◆ DATASET EXCERPTS
★ ★ ★
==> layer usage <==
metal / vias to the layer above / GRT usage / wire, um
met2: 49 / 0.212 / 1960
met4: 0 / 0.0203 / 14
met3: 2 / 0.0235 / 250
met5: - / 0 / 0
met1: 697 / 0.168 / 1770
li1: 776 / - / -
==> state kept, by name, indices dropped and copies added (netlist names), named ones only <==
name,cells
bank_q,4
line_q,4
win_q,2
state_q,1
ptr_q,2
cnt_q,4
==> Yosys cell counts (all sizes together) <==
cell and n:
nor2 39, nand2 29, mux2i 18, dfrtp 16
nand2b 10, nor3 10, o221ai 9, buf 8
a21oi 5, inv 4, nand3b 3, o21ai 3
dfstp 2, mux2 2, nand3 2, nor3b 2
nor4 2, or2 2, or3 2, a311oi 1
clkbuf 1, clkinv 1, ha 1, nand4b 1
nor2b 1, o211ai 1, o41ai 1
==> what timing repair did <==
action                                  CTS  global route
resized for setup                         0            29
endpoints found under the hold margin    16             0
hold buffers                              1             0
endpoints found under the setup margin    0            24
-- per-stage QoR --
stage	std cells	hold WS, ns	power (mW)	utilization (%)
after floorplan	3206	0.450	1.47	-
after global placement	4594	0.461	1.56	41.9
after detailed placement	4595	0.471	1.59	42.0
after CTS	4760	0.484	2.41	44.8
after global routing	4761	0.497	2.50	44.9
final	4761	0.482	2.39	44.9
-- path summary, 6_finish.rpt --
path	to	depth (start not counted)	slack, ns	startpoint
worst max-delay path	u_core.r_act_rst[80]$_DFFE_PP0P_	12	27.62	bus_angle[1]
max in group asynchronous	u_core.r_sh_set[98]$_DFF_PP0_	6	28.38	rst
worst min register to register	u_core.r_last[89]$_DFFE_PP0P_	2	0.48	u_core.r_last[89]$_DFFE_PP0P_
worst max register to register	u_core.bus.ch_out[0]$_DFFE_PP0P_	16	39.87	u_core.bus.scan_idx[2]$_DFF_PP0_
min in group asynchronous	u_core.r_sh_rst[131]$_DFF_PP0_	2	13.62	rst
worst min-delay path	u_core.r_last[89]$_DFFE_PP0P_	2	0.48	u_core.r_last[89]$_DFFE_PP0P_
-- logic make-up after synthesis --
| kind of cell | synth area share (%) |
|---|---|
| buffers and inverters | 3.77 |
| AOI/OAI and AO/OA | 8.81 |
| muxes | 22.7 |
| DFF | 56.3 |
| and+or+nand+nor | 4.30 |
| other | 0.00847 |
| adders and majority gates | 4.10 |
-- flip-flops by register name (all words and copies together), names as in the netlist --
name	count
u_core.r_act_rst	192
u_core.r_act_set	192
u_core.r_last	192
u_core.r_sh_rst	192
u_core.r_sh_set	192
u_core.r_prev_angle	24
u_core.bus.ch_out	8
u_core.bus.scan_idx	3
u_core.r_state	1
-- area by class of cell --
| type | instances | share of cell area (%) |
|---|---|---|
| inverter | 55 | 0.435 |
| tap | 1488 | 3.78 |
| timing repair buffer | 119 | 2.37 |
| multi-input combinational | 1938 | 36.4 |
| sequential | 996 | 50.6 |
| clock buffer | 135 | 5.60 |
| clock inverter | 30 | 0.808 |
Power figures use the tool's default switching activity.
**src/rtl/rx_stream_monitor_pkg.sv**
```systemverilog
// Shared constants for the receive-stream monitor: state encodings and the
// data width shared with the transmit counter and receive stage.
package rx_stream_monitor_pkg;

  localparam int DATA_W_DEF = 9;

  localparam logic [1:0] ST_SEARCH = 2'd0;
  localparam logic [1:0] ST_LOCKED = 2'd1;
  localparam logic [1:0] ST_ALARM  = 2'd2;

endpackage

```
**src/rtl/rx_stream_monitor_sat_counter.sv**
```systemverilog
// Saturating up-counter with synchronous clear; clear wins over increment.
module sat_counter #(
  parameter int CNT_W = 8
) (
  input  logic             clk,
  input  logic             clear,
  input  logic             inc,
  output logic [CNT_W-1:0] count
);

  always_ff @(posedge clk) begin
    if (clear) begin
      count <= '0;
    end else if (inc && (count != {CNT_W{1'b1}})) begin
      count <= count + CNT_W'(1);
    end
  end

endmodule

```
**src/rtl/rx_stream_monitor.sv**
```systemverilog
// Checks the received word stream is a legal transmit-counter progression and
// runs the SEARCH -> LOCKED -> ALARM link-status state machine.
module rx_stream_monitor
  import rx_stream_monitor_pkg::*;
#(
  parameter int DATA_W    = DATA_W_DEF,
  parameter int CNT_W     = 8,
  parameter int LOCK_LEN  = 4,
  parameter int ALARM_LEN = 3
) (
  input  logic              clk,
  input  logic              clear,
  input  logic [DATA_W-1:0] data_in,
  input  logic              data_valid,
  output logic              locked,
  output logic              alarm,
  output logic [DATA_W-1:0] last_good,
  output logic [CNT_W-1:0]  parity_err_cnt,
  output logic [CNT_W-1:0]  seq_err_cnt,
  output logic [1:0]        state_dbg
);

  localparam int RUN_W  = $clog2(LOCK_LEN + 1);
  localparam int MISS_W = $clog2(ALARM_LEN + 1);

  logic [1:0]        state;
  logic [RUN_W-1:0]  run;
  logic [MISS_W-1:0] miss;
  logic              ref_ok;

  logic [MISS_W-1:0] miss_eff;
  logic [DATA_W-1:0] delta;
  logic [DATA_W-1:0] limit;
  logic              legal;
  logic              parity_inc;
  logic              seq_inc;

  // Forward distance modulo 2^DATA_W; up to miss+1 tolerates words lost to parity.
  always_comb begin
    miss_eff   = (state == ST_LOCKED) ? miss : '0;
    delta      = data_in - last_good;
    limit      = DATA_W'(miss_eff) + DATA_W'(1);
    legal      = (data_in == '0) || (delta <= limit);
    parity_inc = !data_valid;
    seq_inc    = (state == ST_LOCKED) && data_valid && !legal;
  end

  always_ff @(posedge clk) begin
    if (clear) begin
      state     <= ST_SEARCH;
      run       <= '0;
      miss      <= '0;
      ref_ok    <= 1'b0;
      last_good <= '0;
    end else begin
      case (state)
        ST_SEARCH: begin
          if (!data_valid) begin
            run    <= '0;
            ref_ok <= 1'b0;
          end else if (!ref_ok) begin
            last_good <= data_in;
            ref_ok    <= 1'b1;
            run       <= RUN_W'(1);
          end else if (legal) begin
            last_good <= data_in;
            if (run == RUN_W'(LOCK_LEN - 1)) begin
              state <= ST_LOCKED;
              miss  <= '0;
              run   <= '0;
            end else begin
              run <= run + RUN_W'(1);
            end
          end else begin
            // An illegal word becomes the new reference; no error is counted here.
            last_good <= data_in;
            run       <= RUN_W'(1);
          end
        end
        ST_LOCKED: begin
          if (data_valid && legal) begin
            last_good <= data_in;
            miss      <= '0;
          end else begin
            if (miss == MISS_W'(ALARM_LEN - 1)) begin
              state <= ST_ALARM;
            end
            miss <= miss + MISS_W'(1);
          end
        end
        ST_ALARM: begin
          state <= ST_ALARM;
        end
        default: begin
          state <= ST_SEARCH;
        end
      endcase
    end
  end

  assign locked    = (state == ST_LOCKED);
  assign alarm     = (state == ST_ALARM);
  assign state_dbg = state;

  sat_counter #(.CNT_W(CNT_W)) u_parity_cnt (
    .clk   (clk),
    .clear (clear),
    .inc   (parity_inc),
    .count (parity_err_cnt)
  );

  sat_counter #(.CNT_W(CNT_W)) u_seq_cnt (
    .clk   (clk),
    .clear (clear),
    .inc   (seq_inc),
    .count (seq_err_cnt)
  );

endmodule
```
★ ★ ★
Would you copy, unchanged, the stretch of the records above that begins at the line containing "Yosys cell counts" and ends at the line containing "DFF | 56.3 |", and only that?

◆ SOLVED PROBLEM
==> Yosys cell counts (all sizes together) <==
cell and n:
nor2 39, nand2 29, mux2i 18, dfrtp 16
nand2b 10, nor3 10, o221ai 9, buf 8
a21oi 5, inv 4, nand3b 3, o21ai 3
dfstp 2, mux2 2, nand3 2, nor3b 2
nor4 2, or2 2, or3 2, a311oi 1
clkbuf 1, clkinv 1, ha 1, nand4b 1
nor2b 1, o211ai 1, o41ai 1
==> what timing repair did <==
action                                  CTS  global route
resized for setup                         0            29
endpoints found under the hold margin    16             0
hold buffers                              1             0
endpoints found under the setup margin    0            24
-- per-stage QoR --
stage	std cells	hold WS, ns	power (mW)	utilization (%)
after floorplan	3206	0.450	1.47	-
after global placement	4594	0.461	1.56	41.9
after detailed placement	4595	0.471	1.59	42.0
after CTS	4760	0.484	2.41	44.8
after global routing	4761	0.497	2.50	44.9
final	4761	0.482	2.39	44.9
-- path summary, 6_finish.rpt --
path	to	depth (start not counted)	slack, ns	startpoint
worst max-delay path	u_core.r_act_rst[80]$_DFFE_PP0P_	12	27.62	bus_angle[1]
max in group asynchronous	u_core.r_sh_set[98]$_DFF_PP0_	6	28.38	rst
worst min register to register	u_core.r_last[89]$_DFFE_PP0P_	2	0.48	u_core.r_last[89]$_DFFE_PP0P_
worst max register to register	u_core.bus.ch_out[0]$_DFFE_PP0P_	16	39.87	u_core.bus.scan_idx[2]$_DFF_PP0_
min in group asynchronous	u_core.r_sh_rst[131]$_DFF_PP0_	2	13.62	rst
worst min-delay path	u_core.r_last[89]$_DFFE_PP0P_	2	0.48	u_core.r_last[89]$_DFFE_PP0P_
-- logic make-up after synthesis --
| kind of cell | synth area share (%) |
|---|---|
| buffers and inverters | 3.77 |
| AOI/OAI and AO/OA | 8.81 |
| muxes | 22.7 |
| DFF | 56.3 |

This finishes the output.